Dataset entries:
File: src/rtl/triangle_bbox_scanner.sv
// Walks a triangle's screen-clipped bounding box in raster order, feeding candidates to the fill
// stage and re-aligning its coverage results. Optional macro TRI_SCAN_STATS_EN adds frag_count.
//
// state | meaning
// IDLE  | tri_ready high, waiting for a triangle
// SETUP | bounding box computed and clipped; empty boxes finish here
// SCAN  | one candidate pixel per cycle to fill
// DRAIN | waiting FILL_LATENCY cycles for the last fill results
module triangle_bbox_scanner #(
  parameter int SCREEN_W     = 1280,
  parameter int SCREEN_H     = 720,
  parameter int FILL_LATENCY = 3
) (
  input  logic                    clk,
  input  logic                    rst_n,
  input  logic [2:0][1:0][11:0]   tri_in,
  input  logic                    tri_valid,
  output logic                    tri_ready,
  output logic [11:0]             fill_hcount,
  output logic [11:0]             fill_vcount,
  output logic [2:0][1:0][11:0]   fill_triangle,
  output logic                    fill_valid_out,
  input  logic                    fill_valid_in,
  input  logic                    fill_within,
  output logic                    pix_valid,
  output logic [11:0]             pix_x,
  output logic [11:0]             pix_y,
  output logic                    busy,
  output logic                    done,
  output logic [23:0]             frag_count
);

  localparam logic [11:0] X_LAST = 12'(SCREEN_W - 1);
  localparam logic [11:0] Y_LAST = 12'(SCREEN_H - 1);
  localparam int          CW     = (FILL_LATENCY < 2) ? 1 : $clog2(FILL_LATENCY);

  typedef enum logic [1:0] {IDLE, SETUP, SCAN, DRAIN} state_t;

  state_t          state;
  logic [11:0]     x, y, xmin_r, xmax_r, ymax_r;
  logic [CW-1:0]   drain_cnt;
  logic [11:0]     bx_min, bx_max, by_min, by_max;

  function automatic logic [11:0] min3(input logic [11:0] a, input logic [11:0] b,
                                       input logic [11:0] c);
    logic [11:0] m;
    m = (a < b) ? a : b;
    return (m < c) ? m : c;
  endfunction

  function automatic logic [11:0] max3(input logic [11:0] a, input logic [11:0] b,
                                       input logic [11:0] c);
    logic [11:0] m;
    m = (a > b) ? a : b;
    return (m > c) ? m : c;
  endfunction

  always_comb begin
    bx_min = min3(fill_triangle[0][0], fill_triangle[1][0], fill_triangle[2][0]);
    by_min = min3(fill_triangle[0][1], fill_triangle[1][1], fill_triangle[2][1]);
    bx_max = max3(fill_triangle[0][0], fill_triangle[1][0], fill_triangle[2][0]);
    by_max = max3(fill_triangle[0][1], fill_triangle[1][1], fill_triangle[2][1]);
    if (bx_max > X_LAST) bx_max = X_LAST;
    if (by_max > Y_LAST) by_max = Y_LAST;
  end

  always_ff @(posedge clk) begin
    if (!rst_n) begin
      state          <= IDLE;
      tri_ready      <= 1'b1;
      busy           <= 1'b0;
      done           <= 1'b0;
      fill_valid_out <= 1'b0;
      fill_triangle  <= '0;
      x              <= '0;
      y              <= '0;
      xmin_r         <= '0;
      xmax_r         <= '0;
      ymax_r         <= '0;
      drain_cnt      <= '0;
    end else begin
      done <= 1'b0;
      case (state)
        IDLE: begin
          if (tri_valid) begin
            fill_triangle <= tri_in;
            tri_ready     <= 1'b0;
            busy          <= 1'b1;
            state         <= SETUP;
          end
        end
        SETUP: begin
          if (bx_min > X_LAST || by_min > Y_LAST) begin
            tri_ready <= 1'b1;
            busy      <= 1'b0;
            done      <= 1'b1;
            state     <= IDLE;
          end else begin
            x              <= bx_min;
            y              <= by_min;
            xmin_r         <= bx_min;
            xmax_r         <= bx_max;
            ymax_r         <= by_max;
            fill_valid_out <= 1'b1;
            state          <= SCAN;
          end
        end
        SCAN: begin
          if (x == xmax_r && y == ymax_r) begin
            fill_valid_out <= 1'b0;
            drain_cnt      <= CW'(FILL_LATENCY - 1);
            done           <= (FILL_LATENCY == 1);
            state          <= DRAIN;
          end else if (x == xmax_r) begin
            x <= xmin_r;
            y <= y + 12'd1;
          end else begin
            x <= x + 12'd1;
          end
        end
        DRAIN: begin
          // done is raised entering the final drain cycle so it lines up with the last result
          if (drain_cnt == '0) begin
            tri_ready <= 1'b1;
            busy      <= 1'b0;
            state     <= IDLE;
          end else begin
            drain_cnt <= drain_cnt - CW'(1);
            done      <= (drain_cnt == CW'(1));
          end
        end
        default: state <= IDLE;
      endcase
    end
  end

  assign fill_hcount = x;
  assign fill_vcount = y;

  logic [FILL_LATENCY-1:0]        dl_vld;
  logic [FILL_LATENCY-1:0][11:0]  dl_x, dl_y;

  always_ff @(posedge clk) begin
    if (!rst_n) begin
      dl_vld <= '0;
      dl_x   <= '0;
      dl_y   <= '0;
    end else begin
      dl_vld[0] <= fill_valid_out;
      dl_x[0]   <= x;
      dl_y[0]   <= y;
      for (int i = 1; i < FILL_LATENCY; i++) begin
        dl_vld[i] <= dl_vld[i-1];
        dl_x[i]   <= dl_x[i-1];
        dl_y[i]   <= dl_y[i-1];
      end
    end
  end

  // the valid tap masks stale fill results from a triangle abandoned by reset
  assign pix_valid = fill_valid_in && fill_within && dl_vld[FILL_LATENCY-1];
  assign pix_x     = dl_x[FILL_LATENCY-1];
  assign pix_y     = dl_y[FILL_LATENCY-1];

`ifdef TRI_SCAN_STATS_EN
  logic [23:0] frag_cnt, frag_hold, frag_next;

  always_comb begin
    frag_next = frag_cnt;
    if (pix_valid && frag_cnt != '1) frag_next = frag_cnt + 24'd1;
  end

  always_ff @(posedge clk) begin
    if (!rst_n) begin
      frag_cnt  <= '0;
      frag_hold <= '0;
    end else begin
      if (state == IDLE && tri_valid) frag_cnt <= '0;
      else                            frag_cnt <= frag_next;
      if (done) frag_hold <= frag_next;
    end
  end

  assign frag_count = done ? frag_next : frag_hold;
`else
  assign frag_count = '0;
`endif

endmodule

WORK REQUIRED
Pull every line with the string "automatic" from the data above.

OUTPUT FOR THIS TASK
  function automatic logic [11:0] min3(input logic [11:0] a, input logic [11:0] b,
  function automatic logic [11:0] max3(input logic [11:0] a, input logic [11:0] b,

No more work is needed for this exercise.